TASK DIRECTIONS –
Go over the data and copy out each line with "decide" in it.

GIVEN DATA –

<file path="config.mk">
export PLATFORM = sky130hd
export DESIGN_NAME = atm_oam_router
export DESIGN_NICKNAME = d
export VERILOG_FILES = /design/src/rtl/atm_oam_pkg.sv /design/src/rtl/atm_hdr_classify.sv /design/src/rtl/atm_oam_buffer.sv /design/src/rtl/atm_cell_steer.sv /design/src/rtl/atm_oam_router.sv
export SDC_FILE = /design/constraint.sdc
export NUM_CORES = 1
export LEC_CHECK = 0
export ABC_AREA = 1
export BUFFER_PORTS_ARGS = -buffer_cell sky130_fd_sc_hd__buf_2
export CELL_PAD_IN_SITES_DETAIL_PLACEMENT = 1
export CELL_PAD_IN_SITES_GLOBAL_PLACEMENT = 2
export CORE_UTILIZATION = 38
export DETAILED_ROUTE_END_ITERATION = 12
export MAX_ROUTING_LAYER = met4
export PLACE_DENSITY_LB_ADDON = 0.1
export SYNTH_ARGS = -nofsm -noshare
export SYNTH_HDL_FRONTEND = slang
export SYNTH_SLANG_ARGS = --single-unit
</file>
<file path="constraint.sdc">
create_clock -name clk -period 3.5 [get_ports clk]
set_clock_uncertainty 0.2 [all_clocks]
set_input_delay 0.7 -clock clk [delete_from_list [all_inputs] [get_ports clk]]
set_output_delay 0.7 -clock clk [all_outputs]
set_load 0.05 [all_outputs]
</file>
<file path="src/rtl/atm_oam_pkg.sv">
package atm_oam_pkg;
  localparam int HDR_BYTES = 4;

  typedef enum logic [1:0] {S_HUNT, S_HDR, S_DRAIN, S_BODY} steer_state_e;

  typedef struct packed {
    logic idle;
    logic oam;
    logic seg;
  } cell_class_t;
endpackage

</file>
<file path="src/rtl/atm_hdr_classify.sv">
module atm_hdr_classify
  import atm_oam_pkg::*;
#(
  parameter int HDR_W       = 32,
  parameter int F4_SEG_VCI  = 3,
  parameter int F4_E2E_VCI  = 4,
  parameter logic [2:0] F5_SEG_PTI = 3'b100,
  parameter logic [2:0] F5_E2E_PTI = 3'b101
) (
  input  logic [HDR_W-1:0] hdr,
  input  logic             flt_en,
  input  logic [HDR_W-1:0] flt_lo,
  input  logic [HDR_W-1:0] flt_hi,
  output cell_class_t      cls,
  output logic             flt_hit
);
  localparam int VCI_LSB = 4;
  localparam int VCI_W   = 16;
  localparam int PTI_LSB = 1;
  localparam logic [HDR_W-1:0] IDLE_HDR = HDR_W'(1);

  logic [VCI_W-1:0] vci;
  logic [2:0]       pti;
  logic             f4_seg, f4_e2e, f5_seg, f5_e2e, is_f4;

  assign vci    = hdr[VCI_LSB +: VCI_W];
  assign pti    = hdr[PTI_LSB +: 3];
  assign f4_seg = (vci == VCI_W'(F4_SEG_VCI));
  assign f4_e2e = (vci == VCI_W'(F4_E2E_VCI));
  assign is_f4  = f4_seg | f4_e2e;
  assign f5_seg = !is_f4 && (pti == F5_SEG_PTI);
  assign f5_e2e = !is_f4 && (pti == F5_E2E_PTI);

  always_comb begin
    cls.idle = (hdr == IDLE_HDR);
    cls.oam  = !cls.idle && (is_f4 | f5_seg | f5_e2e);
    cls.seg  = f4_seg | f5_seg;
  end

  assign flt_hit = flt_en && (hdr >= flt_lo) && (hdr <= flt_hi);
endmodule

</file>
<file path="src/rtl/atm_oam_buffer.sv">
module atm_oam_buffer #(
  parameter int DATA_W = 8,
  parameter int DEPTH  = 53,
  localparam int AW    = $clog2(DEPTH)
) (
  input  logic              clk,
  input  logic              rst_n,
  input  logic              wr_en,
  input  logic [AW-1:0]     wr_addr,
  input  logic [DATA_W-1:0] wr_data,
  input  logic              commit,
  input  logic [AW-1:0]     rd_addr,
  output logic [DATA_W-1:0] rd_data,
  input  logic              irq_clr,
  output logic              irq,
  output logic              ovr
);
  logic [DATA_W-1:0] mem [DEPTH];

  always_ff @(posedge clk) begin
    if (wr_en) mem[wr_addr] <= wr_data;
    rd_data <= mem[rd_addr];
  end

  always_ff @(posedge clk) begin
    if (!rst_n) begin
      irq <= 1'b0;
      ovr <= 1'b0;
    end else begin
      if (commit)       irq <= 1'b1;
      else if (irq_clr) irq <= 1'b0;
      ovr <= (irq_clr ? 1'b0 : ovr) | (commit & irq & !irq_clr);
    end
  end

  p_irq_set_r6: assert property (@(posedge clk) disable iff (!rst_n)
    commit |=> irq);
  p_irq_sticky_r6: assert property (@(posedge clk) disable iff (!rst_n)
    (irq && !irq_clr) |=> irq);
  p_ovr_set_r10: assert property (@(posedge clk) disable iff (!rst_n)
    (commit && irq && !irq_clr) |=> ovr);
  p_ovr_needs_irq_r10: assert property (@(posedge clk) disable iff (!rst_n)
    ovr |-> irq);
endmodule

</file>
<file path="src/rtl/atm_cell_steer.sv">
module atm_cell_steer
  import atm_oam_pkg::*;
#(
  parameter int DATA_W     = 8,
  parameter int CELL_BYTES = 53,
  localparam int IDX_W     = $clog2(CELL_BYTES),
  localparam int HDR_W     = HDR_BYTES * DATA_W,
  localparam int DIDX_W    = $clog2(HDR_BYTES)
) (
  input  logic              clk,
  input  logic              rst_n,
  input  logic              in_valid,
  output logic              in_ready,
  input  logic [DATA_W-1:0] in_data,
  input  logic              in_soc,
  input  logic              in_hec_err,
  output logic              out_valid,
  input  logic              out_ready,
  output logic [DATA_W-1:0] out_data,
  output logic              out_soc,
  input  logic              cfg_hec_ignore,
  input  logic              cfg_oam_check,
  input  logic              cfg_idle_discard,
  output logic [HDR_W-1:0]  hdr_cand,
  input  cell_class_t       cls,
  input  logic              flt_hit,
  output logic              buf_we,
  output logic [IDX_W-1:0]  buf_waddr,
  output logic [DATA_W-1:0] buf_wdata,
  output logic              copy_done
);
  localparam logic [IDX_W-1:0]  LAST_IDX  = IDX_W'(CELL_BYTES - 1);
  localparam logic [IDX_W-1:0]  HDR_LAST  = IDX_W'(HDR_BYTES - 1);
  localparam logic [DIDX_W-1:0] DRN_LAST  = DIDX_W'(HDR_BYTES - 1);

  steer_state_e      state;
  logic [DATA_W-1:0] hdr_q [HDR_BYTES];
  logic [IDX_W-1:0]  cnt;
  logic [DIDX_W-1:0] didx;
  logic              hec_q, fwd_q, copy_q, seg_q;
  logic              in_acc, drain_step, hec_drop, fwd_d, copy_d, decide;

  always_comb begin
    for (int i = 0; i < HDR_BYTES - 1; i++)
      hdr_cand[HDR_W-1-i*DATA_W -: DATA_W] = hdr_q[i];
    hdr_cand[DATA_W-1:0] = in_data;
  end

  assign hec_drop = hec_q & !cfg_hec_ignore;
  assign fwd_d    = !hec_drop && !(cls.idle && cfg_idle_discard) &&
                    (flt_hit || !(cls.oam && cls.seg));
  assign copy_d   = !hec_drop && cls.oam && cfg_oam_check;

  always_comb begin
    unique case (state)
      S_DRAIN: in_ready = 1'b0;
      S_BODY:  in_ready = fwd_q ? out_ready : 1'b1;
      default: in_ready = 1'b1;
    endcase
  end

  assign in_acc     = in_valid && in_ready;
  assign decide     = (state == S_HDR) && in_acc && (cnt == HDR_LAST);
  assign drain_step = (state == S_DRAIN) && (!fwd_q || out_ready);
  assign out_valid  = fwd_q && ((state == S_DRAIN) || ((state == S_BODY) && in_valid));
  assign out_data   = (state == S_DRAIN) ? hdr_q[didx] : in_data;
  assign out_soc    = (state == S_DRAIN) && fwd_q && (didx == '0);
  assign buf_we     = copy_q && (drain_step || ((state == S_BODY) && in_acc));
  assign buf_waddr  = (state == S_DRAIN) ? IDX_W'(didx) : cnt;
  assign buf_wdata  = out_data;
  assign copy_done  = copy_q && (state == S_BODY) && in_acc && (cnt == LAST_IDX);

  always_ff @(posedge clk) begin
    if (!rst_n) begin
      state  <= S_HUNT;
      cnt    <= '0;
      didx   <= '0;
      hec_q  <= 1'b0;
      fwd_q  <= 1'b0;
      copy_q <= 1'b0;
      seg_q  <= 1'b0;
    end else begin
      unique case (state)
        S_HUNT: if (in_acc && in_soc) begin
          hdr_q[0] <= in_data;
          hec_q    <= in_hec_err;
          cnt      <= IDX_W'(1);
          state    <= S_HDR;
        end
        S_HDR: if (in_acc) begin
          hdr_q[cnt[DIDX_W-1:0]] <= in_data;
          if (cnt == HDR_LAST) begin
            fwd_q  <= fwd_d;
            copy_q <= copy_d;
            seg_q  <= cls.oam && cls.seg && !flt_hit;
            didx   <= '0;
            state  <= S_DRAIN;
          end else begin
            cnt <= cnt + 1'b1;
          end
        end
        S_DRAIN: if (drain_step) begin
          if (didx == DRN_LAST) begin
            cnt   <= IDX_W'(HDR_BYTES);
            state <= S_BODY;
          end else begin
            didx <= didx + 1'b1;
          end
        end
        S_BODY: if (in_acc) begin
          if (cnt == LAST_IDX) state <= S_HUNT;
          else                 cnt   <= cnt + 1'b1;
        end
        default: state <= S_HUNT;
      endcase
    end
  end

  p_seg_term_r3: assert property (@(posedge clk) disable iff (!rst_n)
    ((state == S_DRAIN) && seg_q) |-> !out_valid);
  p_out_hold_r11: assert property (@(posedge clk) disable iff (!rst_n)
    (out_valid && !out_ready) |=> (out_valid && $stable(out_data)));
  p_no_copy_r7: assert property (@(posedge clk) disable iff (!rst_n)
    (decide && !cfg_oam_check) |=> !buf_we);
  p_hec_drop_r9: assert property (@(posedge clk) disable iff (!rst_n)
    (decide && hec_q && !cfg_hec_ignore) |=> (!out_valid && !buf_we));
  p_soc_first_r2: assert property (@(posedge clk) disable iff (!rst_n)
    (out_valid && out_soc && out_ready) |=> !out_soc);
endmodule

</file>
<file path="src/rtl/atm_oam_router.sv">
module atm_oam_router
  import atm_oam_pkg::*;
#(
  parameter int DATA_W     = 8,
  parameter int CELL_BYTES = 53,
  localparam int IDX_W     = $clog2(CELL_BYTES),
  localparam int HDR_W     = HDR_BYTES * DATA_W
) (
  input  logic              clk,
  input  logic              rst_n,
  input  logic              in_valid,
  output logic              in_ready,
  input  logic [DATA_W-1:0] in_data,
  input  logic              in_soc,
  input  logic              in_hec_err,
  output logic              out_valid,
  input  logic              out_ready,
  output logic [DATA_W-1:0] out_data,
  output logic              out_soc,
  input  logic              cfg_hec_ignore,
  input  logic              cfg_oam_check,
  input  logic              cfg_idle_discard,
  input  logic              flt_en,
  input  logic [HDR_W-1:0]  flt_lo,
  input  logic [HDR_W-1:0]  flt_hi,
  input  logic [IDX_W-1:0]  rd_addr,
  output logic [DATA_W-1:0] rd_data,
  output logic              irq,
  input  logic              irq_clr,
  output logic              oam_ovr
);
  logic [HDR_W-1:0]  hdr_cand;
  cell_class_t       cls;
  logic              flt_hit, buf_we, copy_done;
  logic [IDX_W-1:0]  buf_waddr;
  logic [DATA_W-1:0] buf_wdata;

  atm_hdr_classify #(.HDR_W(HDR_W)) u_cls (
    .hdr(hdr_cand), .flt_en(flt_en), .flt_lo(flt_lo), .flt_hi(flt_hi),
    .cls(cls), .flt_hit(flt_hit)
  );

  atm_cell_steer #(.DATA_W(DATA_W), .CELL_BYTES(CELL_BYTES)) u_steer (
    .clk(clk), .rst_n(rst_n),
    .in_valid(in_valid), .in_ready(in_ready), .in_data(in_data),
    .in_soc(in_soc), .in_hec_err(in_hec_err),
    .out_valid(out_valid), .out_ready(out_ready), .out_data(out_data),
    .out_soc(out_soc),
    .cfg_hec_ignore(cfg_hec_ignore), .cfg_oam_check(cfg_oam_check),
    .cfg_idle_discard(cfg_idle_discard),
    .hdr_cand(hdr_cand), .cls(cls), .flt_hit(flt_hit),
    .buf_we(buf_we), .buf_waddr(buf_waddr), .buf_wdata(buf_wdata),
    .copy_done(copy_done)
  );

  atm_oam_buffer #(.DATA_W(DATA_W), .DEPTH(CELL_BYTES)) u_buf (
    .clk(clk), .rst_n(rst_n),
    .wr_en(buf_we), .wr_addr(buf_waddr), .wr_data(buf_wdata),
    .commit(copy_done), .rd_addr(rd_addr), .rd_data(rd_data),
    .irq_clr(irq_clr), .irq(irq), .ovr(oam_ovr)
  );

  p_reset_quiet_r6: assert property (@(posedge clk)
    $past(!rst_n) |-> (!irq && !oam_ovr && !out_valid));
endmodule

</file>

* * *

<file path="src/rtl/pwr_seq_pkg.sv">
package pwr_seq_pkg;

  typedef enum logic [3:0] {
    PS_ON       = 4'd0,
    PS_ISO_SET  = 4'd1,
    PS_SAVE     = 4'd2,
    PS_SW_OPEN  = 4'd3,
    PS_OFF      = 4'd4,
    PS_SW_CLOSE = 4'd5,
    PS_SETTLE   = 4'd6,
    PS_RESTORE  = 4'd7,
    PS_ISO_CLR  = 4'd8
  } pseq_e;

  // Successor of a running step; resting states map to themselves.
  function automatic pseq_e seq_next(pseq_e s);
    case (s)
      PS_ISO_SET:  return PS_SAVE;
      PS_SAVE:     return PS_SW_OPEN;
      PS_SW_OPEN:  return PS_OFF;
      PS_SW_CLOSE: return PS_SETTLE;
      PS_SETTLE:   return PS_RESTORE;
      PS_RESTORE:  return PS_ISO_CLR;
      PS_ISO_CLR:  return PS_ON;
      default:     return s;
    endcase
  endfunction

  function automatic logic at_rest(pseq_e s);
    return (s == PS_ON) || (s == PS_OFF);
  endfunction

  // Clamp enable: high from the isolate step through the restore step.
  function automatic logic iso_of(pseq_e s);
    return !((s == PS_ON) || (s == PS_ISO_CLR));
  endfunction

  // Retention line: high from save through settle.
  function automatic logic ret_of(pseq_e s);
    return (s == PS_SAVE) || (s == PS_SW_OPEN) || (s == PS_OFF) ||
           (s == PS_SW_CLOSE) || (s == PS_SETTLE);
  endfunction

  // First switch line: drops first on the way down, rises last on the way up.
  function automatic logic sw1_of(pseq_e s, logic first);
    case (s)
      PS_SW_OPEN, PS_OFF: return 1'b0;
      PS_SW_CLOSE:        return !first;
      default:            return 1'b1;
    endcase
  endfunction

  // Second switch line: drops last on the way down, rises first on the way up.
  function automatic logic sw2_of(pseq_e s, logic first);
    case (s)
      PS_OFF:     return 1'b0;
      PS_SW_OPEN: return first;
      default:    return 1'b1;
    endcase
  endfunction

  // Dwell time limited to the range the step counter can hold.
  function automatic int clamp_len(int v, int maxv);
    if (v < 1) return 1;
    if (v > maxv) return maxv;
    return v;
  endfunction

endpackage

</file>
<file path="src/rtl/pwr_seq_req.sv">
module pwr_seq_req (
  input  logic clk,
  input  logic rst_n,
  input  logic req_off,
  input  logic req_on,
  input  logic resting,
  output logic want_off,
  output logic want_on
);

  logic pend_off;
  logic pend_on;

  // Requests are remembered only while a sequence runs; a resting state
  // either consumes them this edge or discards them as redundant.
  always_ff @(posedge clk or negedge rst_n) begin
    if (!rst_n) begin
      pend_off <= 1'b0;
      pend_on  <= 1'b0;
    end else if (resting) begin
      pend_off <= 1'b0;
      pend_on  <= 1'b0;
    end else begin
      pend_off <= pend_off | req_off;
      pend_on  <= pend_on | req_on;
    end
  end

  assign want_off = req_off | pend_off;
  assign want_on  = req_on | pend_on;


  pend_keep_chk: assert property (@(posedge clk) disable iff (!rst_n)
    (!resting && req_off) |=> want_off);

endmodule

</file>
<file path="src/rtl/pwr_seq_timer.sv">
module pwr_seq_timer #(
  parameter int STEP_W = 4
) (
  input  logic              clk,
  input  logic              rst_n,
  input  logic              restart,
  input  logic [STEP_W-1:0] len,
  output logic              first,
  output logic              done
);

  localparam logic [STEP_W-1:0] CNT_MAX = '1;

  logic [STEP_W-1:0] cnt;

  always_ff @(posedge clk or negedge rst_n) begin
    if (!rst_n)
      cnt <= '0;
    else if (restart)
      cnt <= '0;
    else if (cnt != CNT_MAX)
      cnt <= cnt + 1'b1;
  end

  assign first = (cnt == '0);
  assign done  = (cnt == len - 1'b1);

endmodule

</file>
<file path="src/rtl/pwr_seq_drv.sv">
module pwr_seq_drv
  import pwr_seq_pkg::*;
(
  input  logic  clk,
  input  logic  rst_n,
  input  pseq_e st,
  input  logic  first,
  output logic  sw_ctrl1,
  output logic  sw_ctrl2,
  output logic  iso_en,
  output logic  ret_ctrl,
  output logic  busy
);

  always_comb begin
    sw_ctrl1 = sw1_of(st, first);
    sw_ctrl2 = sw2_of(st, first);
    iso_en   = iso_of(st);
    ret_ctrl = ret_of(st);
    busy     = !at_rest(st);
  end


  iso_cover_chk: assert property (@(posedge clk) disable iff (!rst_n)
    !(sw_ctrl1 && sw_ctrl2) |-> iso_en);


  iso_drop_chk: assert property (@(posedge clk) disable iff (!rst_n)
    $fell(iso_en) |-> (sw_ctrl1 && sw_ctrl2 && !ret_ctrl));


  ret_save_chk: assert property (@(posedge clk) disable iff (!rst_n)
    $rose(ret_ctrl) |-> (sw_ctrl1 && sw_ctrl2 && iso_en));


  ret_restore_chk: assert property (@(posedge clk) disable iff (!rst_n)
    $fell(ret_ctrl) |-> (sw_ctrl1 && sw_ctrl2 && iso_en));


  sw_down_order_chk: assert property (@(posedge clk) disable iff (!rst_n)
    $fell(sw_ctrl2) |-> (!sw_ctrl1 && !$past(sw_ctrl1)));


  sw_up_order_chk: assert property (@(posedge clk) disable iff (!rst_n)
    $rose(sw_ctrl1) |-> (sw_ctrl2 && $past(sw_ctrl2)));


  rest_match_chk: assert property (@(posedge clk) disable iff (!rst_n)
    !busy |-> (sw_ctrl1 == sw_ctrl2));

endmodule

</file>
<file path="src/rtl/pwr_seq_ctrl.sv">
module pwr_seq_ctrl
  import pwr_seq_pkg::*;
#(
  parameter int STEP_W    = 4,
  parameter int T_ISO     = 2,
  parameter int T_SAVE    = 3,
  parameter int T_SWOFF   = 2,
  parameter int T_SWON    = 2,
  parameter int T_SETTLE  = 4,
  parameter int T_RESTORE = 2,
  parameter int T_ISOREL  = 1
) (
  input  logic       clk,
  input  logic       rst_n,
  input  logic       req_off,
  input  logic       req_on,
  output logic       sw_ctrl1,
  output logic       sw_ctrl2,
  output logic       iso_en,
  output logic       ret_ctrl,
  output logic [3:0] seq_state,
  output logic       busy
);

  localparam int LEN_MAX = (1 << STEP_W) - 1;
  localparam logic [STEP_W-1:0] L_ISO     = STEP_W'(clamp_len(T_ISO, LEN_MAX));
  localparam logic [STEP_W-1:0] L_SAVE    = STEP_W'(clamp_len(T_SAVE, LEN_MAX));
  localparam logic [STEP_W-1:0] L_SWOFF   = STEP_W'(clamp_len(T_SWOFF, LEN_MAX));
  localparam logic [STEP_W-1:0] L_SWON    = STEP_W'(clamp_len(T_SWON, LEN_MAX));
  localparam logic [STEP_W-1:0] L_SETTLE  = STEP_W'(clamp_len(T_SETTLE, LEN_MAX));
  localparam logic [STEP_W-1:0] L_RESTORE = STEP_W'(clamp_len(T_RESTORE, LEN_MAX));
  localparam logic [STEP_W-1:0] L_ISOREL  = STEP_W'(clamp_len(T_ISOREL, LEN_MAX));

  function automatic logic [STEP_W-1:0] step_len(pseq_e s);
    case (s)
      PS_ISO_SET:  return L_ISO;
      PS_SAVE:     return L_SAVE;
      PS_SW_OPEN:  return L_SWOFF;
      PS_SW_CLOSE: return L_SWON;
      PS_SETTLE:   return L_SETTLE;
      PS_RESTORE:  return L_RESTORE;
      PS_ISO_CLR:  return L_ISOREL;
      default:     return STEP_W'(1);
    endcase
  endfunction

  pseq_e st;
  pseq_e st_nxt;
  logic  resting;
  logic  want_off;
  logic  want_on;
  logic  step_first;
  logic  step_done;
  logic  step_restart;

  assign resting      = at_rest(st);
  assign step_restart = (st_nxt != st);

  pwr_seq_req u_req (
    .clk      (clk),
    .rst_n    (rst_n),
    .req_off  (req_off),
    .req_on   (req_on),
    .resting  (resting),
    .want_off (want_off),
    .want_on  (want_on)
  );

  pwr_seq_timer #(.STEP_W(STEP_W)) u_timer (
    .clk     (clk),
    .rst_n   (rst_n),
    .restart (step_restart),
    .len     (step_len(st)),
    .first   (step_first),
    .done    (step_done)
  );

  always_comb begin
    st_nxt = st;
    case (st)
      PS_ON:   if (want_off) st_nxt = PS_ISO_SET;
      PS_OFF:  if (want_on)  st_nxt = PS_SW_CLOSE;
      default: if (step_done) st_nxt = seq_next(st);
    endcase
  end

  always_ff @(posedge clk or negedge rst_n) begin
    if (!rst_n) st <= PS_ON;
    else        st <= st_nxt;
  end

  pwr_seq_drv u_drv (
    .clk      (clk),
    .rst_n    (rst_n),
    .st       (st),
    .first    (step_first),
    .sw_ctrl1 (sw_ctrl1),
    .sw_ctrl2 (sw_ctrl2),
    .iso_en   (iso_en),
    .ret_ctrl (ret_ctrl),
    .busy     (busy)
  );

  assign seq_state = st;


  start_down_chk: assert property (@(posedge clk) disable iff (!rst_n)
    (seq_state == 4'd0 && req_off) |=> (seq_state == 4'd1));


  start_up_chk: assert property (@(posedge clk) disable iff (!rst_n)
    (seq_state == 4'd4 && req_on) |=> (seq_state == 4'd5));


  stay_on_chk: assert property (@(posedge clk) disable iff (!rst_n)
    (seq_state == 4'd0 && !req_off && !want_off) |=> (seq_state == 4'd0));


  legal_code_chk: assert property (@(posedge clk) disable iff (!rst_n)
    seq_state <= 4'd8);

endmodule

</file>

ANSWER AREA –
  logic              in_acc, drain_step, hec_drop, fwd_d, copy_d, decide;
  assign decide     = (state == S_HDR) && in_acc && (cnt == HDR_LAST);
    (decide && !cfg_oam_check) |=> !buf_we);
    (decide && hec_q && !cfg_hec_ignore) |=> (!out_valid && !buf_we));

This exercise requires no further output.